(Exercise directions):
Show each line of the records in which the word "found" occurs.

(Material for the task):
-=-=-=-=-

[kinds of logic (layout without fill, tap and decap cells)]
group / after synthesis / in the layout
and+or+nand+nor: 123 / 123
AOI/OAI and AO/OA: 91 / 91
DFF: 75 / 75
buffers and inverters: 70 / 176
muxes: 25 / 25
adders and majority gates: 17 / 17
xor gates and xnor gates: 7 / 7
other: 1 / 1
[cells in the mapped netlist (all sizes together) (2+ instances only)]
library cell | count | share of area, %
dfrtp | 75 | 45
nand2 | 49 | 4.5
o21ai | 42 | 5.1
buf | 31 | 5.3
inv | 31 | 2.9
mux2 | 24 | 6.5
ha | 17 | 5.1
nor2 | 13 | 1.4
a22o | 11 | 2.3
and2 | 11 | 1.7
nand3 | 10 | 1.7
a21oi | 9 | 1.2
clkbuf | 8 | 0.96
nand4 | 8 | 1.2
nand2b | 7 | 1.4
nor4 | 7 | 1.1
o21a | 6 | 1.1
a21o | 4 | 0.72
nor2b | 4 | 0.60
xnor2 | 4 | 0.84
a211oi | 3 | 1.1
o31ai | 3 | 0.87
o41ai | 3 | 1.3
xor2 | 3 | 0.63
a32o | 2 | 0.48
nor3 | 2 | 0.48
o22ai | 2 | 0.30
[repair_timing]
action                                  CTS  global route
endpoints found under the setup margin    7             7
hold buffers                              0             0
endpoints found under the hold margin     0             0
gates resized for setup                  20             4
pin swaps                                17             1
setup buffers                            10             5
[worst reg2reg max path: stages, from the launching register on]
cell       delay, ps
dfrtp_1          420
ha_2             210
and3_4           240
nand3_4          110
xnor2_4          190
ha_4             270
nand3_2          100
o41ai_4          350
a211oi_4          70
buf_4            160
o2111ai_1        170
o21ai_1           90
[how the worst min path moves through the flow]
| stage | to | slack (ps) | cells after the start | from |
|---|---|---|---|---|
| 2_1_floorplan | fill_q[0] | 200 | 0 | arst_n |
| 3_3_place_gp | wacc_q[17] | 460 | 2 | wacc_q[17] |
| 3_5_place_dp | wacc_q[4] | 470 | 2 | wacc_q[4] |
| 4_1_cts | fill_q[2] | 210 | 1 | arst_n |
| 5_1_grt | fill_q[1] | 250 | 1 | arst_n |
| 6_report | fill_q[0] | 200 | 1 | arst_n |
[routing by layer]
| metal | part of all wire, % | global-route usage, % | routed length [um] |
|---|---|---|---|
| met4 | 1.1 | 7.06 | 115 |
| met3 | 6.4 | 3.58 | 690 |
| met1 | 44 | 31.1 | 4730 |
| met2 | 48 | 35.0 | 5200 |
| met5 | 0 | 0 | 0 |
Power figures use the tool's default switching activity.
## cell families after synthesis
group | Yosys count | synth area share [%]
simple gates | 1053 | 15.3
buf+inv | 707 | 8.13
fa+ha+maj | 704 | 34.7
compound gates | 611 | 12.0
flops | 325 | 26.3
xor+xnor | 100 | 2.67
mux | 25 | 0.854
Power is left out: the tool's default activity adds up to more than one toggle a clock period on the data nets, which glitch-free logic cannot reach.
--- src/rtl/tmf_pkg.sv ---
`timescale 1ns / 1ps
// ----------------------------------------------------------------------------
// tmf_pkg
// Shared types and constants for the telematics message framer.
// ----------------------------------------------------------------------------
package tmf_pkg;

    localparam logic [7:0] FLAG_BYTE = 8'h7E;
    localparam logic [7:0] ESC_BYTE  = 8'h7D;
    localparam logic [7:0] ESC_FLAG  = 8'h02;
    localparam logic [7:0] ESC_ESC   = 8'h01;

    localparam int TID_W     = 48;
    localparam int CMDQ_DEPTH = 4;
    localparam int CMDQ_AW    = $clog2(CMDQ_DEPTH);

    typedef struct packed {
        logic [15:0] message_id;
        logic [15:0] attribute_word;
        logic [7:0]  data_byte;
        logic        has_data;
        logic        first_item;
        logic        last_item;
    } t_in_item;

    typedef struct packed {
        logic [7:0] out_byte;
        logic       run_last;
        logic       frame_end;
    } t_out_item;

    typedef struct packed {
        logic        first_item;
        logic        has_data;
        logic        last_item;
        logic [15:0] message_id;
        logic [15:0] attribute_word;
        logic [7:0]  data_byte;
        logic [15:0] seq_num;
    } t_cmd;

endpackage

--- src/rtl/tmf_front.sv ---
`timescale 1ns / 1ps
// ----------------------------------------------------------------------------
// tmf_front
// Accepts requests, tracks message state and the sequence number, and queues
// a command for every request that produces wire bytes.
// ----------------------------------------------------------------------------
module tmf_front import tmf_pkg::*; (
    input  logic     i_clk,
    input  logic     i_rst_n,
    input  logic     i_push,
    input  t_in_item i_item,
    output logic     o_full,
    output logic     o_cmd_push,
    output t_cmd     o_cmd,
    input  logic     i_cmd_full
);

    logic        r_inside;
    logic [15:0] r_seq;
    logic        accept;
    logic        open_now;

    assign o_full   = i_cmd_full;
    assign accept   = i_push && !i_cmd_full;
    assign open_now = i_item.first_item || r_inside;

    assign o_cmd_push = accept && open_now &&
                        (i_item.first_item || i_item.has_data || i_item.last_item);

    always_comb begin
        o_cmd.first_item     = i_item.first_item;
        o_cmd.has_data       = i_item.has_data;
        o_cmd.last_item      = i_item.last_item;
        o_cmd.message_id     = i_item.message_id;
        o_cmd.attribute_word = i_item.attribute_word;
        o_cmd.data_byte      = i_item.data_byte;
        o_cmd.seq_num        = r_seq;
    end

    always_ff @(posedge i_clk) begin
        if (!i_rst_n) begin
            r_inside <= 1'b0;
            r_seq    <= '0;
        end else if (accept) begin
            if (i_item.first_item) begin
                r_seq <= r_seq + 16'd1;
            end
            if (open_now && i_item.last_item) begin
                r_inside <= 1'b0;
            end else if (i_item.first_item) begin
                r_inside <= 1'b1;
            end
        end
    end

endmodule

--- src/rtl/tmf_cmd_fifo.sv ---
`timescale 1ns / 1ps
// ----------------------------------------------------------------------------
// tmf_cmd_fifo
// Small command queue between the front and back halves.
// ----------------------------------------------------------------------------
module tmf_cmd_fifo import tmf_pkg::*; (
    input  logic i_clk,
    input  logic i_rst_n,
    input  logic i_push,
    input  t_cmd i_cmd,
    output logic o_full,
    input  logic i_pop,
    output t_cmd o_cmd,
    output logic o_empty
);

    t_cmd                r_mem [CMDQ_DEPTH];
    logic [CMDQ_AW-1:0]  r_wr_ptr;
    logic [CMDQ_AW-1:0]  r_rd_ptr;
    logic [CMDQ_AW:0]    r_count;
    logic                do_push;
    logic                do_pop;

    assign o_full  = (r_count == (CMDQ_AW+1)'(CMDQ_DEPTH));
    assign o_empty = (r_count == '0);
    assign do_push = i_push && !o_full;
    assign do_pop  = i_pop && !o_empty;
    assign o_cmd   = r_mem[r_rd_ptr];

    always_ff @(posedge i_clk) begin
        if (do_push) begin
            r_mem[r_wr_ptr] <= i_cmd;
        end
    end

    always_ff @(posedge i_clk) begin
        if (!i_rst_n) begin
            r_wr_ptr <= '0;
            r_rd_ptr <= '0;
            r_count  <= '0;
        end else begin
            if (do_push) begin
                r_wr_ptr <= r_wr_ptr + CMDQ_AW'(1);
            end
            if (do_pop) begin
                r_rd_ptr <= r_rd_ptr + CMDQ_AW'(1);
            end
            if (do_push && !do_pop) begin
                r_count <= r_count + (CMDQ_AW+1)'(1);
            end else if (do_pop && !do_push) begin
                r_count <= r_count - (CMDQ_AW+1)'(1);
            end
        end
    end

endmodule

--- src/rtl/tmf_back.sv ---
`timescale 1ns / 1ps
// ----------------------------------------------------------------------------
// tmf_back
// Walks each queued command byte by byte: flag, header, body, checksum and
// closing flag, with escaping and checksum accumulation, into an output stage.
// ----------------------------------------------------------------------------
module tmf_back import tmf_pkg::*; (
    input  logic             i_clk,
    input  logic             i_rst_n,
    input  t_cmd             i_cmd,
    input  logic             i_cmd_empty,
    output logic             o_cmd_pop,
    input  logic [TID_W-1:0] i_device_code,
    output t_out_item        o_item,
    output logic             o_empty,
    input  logic             i_pop
);

    localparam logic [3:0] STEP_FLAG     = 4'd0;
    localparam logic [3:0] STEP_HDR_LAST = 4'd12;
    localparam logic [3:0] STEP_DATA     = 4'd13;
    localparam logic [3:0] STEP_CHK      = 4'd14;
    localparam logic [3:0] STEP_CLOSE    = 4'd15;

    logic       r_mid;
    logic       r_esc;
    logic [3:0] r_step;
    logic [7:0] r_xor;
    t_out_item  r_out;
    logic       r_out_valid;

    logic [3:0] step;
    logic [3:0] step_start;
    logic [3:0] step_next;
    logic       has_next;
    logic [7:0] raw;
    logic       is_content;
    logic       need_esc;
    logic       finishing;
    logic       final_byte;
    logic [7:0] wire_byte;
    logic       adv;

    assign adv = !i_cmd_empty && (!r_out_valid || i_pop);

    always_comb begin
        if (i_cmd.first_item) begin
            step_start = STEP_FLAG;
        end else if (i_cmd.has_data) begin
            step_start = STEP_DATA;
        end else begin
            step_start = STEP_CHK;
        end
        step = r_mid ? r_step : step_start;

        case (step)
            STEP_FLAG:     raw = FLAG_BYTE;
            4'd1:          raw = i_cmd.message_id[15:8];
            4'd2:          raw = i_cmd.message_id[7:0];
            4'd3:          raw = i_cmd.attribute_word[15:8];
            4'd4:          raw = i_cmd.attribute_word[7:0];
            4'd5:          raw = i_device_code[47:40];
            4'd6:          raw = i_device_code[39:32];
            4'd7:          raw = i_device_code[31:24];
            4'd8:          raw = i_device_code[23:16];
            4'd9:          raw = i_device_code[15:8];
            4'd10:         raw = i_device_code[7:0];
            4'd11:         raw = i_cmd.seq_num[15:8];
            STEP_HDR_LAST: raw = i_cmd.seq_num[7:0];
            STEP_DATA:     raw = i_cmd.data_byte;
            STEP_CHK:      raw = r_xor;
            default:       raw = FLAG_BYTE;
        endcase

        is_content = (step != STEP_FLAG) && (step <= STEP_DATA);
        need_esc   = (step != STEP_FLAG) && (step != STEP_CLOSE) &&
                     ((raw == FLAG_BYTE) || (raw == ESC_BYTE));

        if (r_esc) begin
            wire_byte = (raw == FLAG_BYTE) ? ESC_FLAG : ESC_ESC;
            finishing = 1'b1;
        end else if (need_esc) begin
            wire_byte = ESC_BYTE;
            finishing = 1'b0;
        end else begin
            wire_byte = raw;
            finishing = 1'b1;
        end

        has_next = (step < STEP_HDR_LAST) ||
                   ((step == STEP_HDR_LAST) && (i_cmd.has_data || i_cmd.last_item)) ||
                   ((step == STEP_DATA) && i_cmd.last_item) ||
                   (step == STEP_CHK);

        if (step < STEP_HDR_LAST) begin
            step_next = step + 4'd1;
        end else if ((step == STEP_HDR_LAST) && i_cmd.has_data) begin
            step_next = STEP_DATA;
        end else if (step == STEP_CHK) begin
            step_next = STEP_CLOSE;
        end else begin
            step_next = STEP_CHK;
        end

        final_byte = finishing && !has_next;
    end

    assign o_cmd_pop = adv && final_byte;
    assign o_item    = r_out;
    assign o_empty   = !r_out_valid;

    always_ff @(posedge i_clk) begin
        if (adv) begin
            r_out.out_byte  <= wire_byte;
            r_out.run_last  <= final_byte;
            r_out.frame_end <= (step == STEP_CLOSE);
        end
    end

    always_ff @(posedge i_clk) begin
        if (!i_rst_n) begin
            r_mid       <= 1'b0;
            r_esc       <= 1'b0;
            r_step      <= STEP_FLAG;
            r_xor       <= '0;
            r_out_valid <= 1'b0;
        end else begin
            if (adv) begin
                r_out_valid <= 1'b1;
                if (finishing) begin
                    r_esc <= 1'b0;
                    if (final_byte) begin
                        r_mid <= 1'b0;
                    end else begin
                        r_mid  <= 1'b1;
                        r_step <= step_next;
                    end
                    if (step == STEP_FLAG) begin
                        r_xor <= '0;
                    end else if (is_content) begin
                        r_xor <= r_xor ^ raw;
                    end
                end else begin
                    r_esc  <= 1'b1;
                    r_mid  <= 1'b1;
                    r_step <= step;
                end
            end else if (i_pop) begin
                r_out_valid <= 1'b0;
            end
        end
    end

endmodule

--- src/rtl/tracker_message_framer.sv ---
`timescale 1ns / 1ps
// ----------------------------------------------------------------------------
// tracker_message_framer
// Frames telematics messages: flag, header, escaped body, XOR checksum, flag.
//
//   channel   direction  handshake                       payload
//   item      in         push / full                     i_item (t_in_item)
//   result    out        empty / pop                     o_item (t_out_item)
//   config    in         i_cfg_valid / o_cfg_ready       i_device_code_bcd
//
// The back half emits one wire byte per cycle while commands wait and the
// receiver keeps up; a request yields 1-30 bytes, escapes counted twice. The
// front accepts a request per cycle while the 4-entry command queue has room.
// Requests without bytes are absorbed in the front. Reset is synchronous; it
// clears the message state, sequence number, checksum and terminal id.
// ----------------------------------------------------------------------------
module tracker_message_framer import tmf_pkg::*; (
    input  logic             i_clk,
    input  logic             i_rst_n,
    input  logic             push,
    input  t_in_item         i_item,
    output logic             full,
    output logic             empty,
    input  logic             pop,
    output t_out_item        o_item,
    input  logic             i_cfg_valid,
    output logic             o_cfg_ready,
    input  logic [TID_W-1:0] i_device_code_bcd
);

    logic [TID_W-1:0] r_device_code;
    logic             cmd_push;
    t_cmd             cmd_in;
    logic             cmd_full;
    logic             cmd_pop;
    t_cmd             cmd_out;
    logic             cmd_empty;

    assign o_cfg_ready = 1'b1;

    always_ff @(posedge i_clk) begin
        if (!i_rst_n) begin
            r_device_code <= '0;
        end else if (i_cfg_valid) begin
            r_device_code <= i_device_code_bcd;
        end
    end

    tmf_front u_front (
        .i_clk      (i_clk),
        .i_rst_n    (i_rst_n),
        .i_push     (push),
        .i_item     (i_item),
        .o_full     (full),
        .o_cmd_push (cmd_push),
        .o_cmd      (cmd_in),
        .i_cmd_full (cmd_full)
    );

    tmf_cmd_fifo u_cmdq (
        .i_clk   (i_clk),
        .i_rst_n (i_rst_n),
        .i_push  (cmd_push),
        .i_cmd   (cmd_in),
        .o_full  (cmd_full),
        .i_pop   (cmd_pop),
        .o_cmd   (cmd_out),
        .o_empty (cmd_empty)
    );

    tmf_back u_back (
        .i_clk         (i_clk),
        .i_rst_n       (i_rst_n),
        .i_cmd         (cmd_out),
        .i_cmd_empty   (cmd_empty),
        .o_cmd_pop     (cmd_pop),
        .i_device_code (r_device_code),
        .o_item        (o_item),
        .o_empty       (empty),
        .i_pop         (pop)
    );

endmodule

--- config.mk ---
export PLATFORM = sky130hd
export DESIGN_NAME = tracker_message_framer
export DESIGN_NICKNAME = d
export VERILOG_FILES = /design/src/rtl/tmf_pkg.sv /design/src/rtl/tmf_front.sv /design/src/rtl/tmf_cmd_fifo.sv /design/src/rtl/tmf_back.sv /design/src/rtl/tracker_message_framer.sv
export SDC_FILE = /design/constraint.sdc
export NUM_CORES = 1
export LEC_CHECK = 0
export BUFFER_PORTS_ARGS = -buffer_cell sky130_fd_sc_hd__buf_2
export CELL_PAD_IN_SITES_DETAIL_PLACEMENT = 1
export CELL_PAD_IN_SITES_GLOBAL_PLACEMENT = 1
export CORE_MARGIN = 10
export CORE_UTILIZATION = 54
export CTS_CLUSTER_SIZE = 12
export DETAILED_ROUTE_END_ITERATION = 7
export GPL_ROUTABILITY_DRIVEN = 0
export PLACE_DENSITY = 0.95
export SKIP_CTS_REPAIR_TIMING = 1
export SYNTH_ARGS = -nofsm -noshare
export SYNTH_HDL_FRONTEND = slang
export SYNTH_SLANG_ARGS = --single-unit
--- constraint.sdc ---
create_clock -name i_clk -period 11.2 [get_ports i_clk]
set_clock_uncertainty 0.1 [all_clocks]
set_input_delay 1.68 -clock i_clk [delete_from_list [all_inputs] [get_ports i_clk]]
set_output_delay 1.68 -clock i_clk [all_outputs]
set_load 0.02 [all_outputs]
==> summary.md <==
| Metric | Value |
|---|---|
| Min setup slack post-route | `4.03 ns` |
| Routed length on met1 | `15600 µm` |
| GRT Total Usage | `0.242` |
| Deepest level of the CTS H-tree | `2` |
| First-pass iteration count of the detailed router | `5` |
| Arrival time at the worst endpoint | `7.52 ns` |
| Antenna cell count | `0` |
| Top routing layer in use | `met4` |
| Via density | `about 6.5` |
| Detailed-route wire length per cell | `between 20 and 30 µm` |
| Post-detailed-routing wire length | `40800 µm` |
| Post-DP HPWL | `25200 µm` |
| Pin count of the biggest net entering global routing | `70` |
| Critical path cell sequence | `buf_4, mux2_4, mux2i_1, nor3b_1, a21oi_1, ha_1, nand2_1, o22ai_1, a211oi_1, o2111ai_1, a41oi_2, nor3b_4, a21oi_4, nand2_2, ha_1, inv_1, fa_1, xor2_1, or3_1, a21oi_1` |
| Ratio of final minimum period to clock period | `0.640` |
| Warning count from the yosys run | `0` |
| Worst Hold Slack | `0.380 ns` |
| Cell area after layout | `15900 µm²` |
| Synth Area in Simple Gates | `0.0893` |
| Critical-path top delay cell | `sky130_fd_sc_hd__ha_1` |
| Fraction of layout instances using a drive strength above 1 | `0.219` |
| Residual overflow from global routing | `0` |
| Site row count | `58` |
| Hold Crit Start | `u_back.r_out_valid` |
| XOR/XNOR Fraction of Synth Area | `0.00749` |
| Top cells by area in the synthesized netlist | `sky130_fd_sc_hd__edfxtp_1, sky130_fd_sc_hd__dfxtp_1, sky130_fd_sc_hd__mux4_2` |
| Global-route wire length before repair | `61400 µm` |
| Clock-pin slew on the worst setup and hold paths | `0.06 ns` |
| Count of endpoints failing setup in the final report | `0` |
| Count of routing violations after the opening detailed-route iteration | `1344` |
| Number of placed I/O pins | `109` |
| Worst Setup Slack post-DPL | `4.47 ns` |
| Detail Route Antenna Nets | `0` |
| Multiplexer share of the synthesized area | `0.136` |
| Yosys cell types | `76` |
| Met3 layer wire length in the routed design | `3590 µm` |
| Mean Syn Cell Area | `15.2 µm²` |
| Flops & latches, synth | `335` |
| Leading post-synthesis cells by instance count | `sky130_fd_sc_hd__edfxtp_1, sky130_fd_sc_hd__dfxtp_1, sky130_fd_sc_hd__mux2i_1, sky130_fd_sc_hd__nor2b_1, sky130_fd_sc_hd__nand2_1` |
| Core region area | `about 25000 µm²` |
| Longest individual stage delay on the worst path | `~1 ns` |
| Post-synth top area cell | `sky130_fd_sc_hd__edfxtp_1` |
| Share of synthesized area occupied by flip-flops and latches | `0.653` |
| CTS tree | `yes` |
| # Max-Cap Violations | `0` |
| Max Slew Vio Count | `0` |
| Final net count | `1133` |
| Asr flop ratio synth | `0` |
| Antenna violations before repair | `0` |
| Number of enable flip-flop cells after synthesis | `about 250` |
| Count leader, synth | `sky130_fd_sc_hd__edfxtp_1` |
| Area growth from synthesis to layout | `13.1%` |
| Worst-case clock buffer depth | `3` |
| Peak fanout along the critical path | `59` |
| Ys flop type | `sky130_fd_sc_hd__edfxtp_1` |
| Number of global-route vias before repair | `9444` |
| Highest attainable clock frequency | `around 140 MHz` |
| Cell area after synthesis | `approximately 14000 µm²` |
| Worst-Margin Slew | `about 1.2 ns` |
| Data required time at the worst endpoint | `11.55 ns` |
| Power per cell area | `234 nW/µm²` |
| Category of the worst setup path capture point | `flop` |
| Clock Sinks | `335` |
| Number of buffers inserted by port buffering | `roughly 110` |
| Total met2 wirelength after detailed routing | `19800 µm` |
| Full die area | `32800 µm²` |
| Number of vias after detailed routing | `9037` |
| Drc violations | `0` |
| Number of cells produced by synthesis | `925` |
| CTS root buffer | `sky130_fd_sc_hd__clkbuf_16` |
| Final critical delay including setup and external delays | `about 7 ns` |
| Die Y-Extent | `181 µm` |
| Path type of the worst setup path | `reg -> reg` |
| Overall die width | `181 µm` |
| Share of the synthesized area in compound gates (AO/OA/AOI/OAI) | `0.0784` |
| Initial cell density of the core | `0.552` |
| Setup TNS | `0 ns` |
| Unrepaired setup endpoints after global routing | `false` |
| Leak Pwr | `~0.0056 µW` |
| Max-slew headroom at the worst pin | `0.233` |
| Combinational family with the most area after synthesis | `multiplexers` |
| Final count of hold timing violations | `0` |
| Inserted Clock Buffers | `36` |
| Clock latency of the later-clocked register in the worst-skew pair | `around 0.55 ns` |
| Post-synthesis share of cell area spent on full adders, half adders and majority gates | `0.0103` |
| VDD IR max | `roughly 0.00015 V` |
| Run status | `completed` |
| Setup crit start kind | `flop` |
| Class of the tightest hold or removal check | `reg -> reg` |
| Synthesized Nets | `1032` |
| Synth top area share | `0.526` |
| Total placed instance area | `14800 µm²` |
worst paths after layout:
check / cells after the start / slack, ns / to
min: 2 / 0.38 / u_back.r_out_valid
max: 20 / 4.03 / u_cmdq.r_count[2]
max reg2reg: 20 / 4.03 / u_cmdq.r_count[2]
min reg2reg: 2 / 0.38 / u_back.r_out_valid
placed cells by master (no fill, tap or decap), types with 4 or more instances in the layout:
| master | n |
|---|---|
| sky130_fd_sc_hd__edfxtp_1 | 246 |
| sky130_fd_sc_hd__buf_2 | 107 |
| sky130_fd_sc_hd__dfxtp_1 | 87 |
| sky130_fd_sc_hd__mux2i_1 | 78 |
| sky130_fd_sc_hd__nor2b_1 | 52 |
| sky130_fd_sc_hd__nand2_1 | 40 |
| sky130_fd_sc_hd__mux4_2 | 39 |
| sky130_fd_sc_hd__clkbuf_16 | 37 |
| sky130_fd_sc_hd__nor2_1 | 34 |
| sky130_fd_sc_hd__a21oi_1 | 29 |
| sky130_fd_sc_hd__o21ai_0 | 19 |
| sky130_fd_sc_hd__clkbuf_1 | 19 |
| sky130_fd_sc_hd__o22ai_1 | 16 |
| sky130_fd_sc_hd__or3_1 | 15 |
| sky130_fd_sc_hd__nand3_1 | 14 |
| sky130_fd_sc_hd__a22oi_1 | 14 |
| sky130_fd_sc_hd__inv_1 | 13 |
| sky130_fd_sc_hd__a22o_1 | 13 |
| sky130_fd_sc_hd__ha_1 | 10 |
| sky130_fd_sc_hd__buf_4 | 10 |
| sky130_fd_sc_hd__and2_1 | 8 |
| sky130_fd_sc_hd__mux4_1 | 8 |
| sky130_fd_sc_hd__and3_1 | 7 |
| sky130_fd_sc_hd__nand2b_1 | 7 |
| sky130_fd_sc_hd__nor3b_1 | 6 |
| sky130_fd_sc_hd__and3b_1 | 6 |
| sky130_fd_sc_hd__a211oi_1 | 6 |
| sky130_fd_sc_hd__a222oi_1 | 6 |
| sky130_fd_sc_hd__xnor2_1 | 6 |
| sky130_fd_sc_hd__xor2_1 | 6 |
| sky130_fd_sc_hd__a31oi_1 | 5 |
| sky130_fd_sc_hd__clkinv_2 | 5 |
| sky130_fd_sc_hd__nor3_1 | 4 |
| sky130_fd_sc_hd__o22a_1 | 4 |
| sky130_fd_sc_hd__and2_2 | 4 |
per-layer routing:
metal,GRT usage,vias up
met3,0.0525,146
li1,-,3812
met1,0.302,4478
met5,0,-
met4,0.110,0
met2,0.397,601
power by group:
group	internal (µW)	switching [µW]	total, µW	leakage (µW)
clock network	627	484	1110	0.000529
logic	358	695	1050	0.00201
registers	1460	83.6	1550	0.00305
total	2450	1260	3710	0.00559
registers in the layout, indices dropped and copies added, names as in the netlist, 2 cells and up, named ones only:
name,count
u_cmdq.r_count,3
u_back.o_item,10
r_device_code,48
u_cmdq.r_rd_ptr,2
u_back.r_xor,8
u_cmdq.r_mem,236
u_back.r_step,4
u_front.r_seq,16
u_cmdq.r_wr_ptr,2
worst max-delay path: cells and delay by family (launching register included):
kind,cells,cell delay (ns)
AND/OR/NAND/NOR,5,1.67
flip-flops,1,0.46
XOR/XNOR,1,0.17
buffers and inverters,2,0.79
multiplexers,2,0.48
AO/OA/AOI/OAI,7,1.76
adder cells (fa/ha/maj),3,1.60
metrics by stage:
stage / std cells / total power, µW / utilization
after floorplan: 925 / 2240 / -
after global placement: 1318 / 2460 / 0.582
after detailed placement: 1318 / 2540 / 0.582
after CTS: 1384 / 3680 / 0.625
after global routing: 1384 / 3820 / 0.625
final: 1384 / 3710 / 0.625
cells by family after synthesis:
family / Yosys count
other cells: 1
compound gates: 150
flops: 335
simple gates: 220
buf+inv: 68
fa+ha+maj: 11
mux: 128
xor+xnor: 12
final cells by class:
type / instances / area (µm²)
clock inverter: 9 / 81.3
inverter: 14 / 52.6
clock buffer: 57 / 1010
sequential: 335 / 9180
timing repair buffer: 117 / 611
multi-input combinational: 522 / 4530
tap: 330 / 413
fill: 2353 / 9530
(Power assumes the default switching activity.)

-=-=-=-=-

(Answer to the problem):
endpoints found under the setup margin    7             7
endpoints found under the hold margin     0             0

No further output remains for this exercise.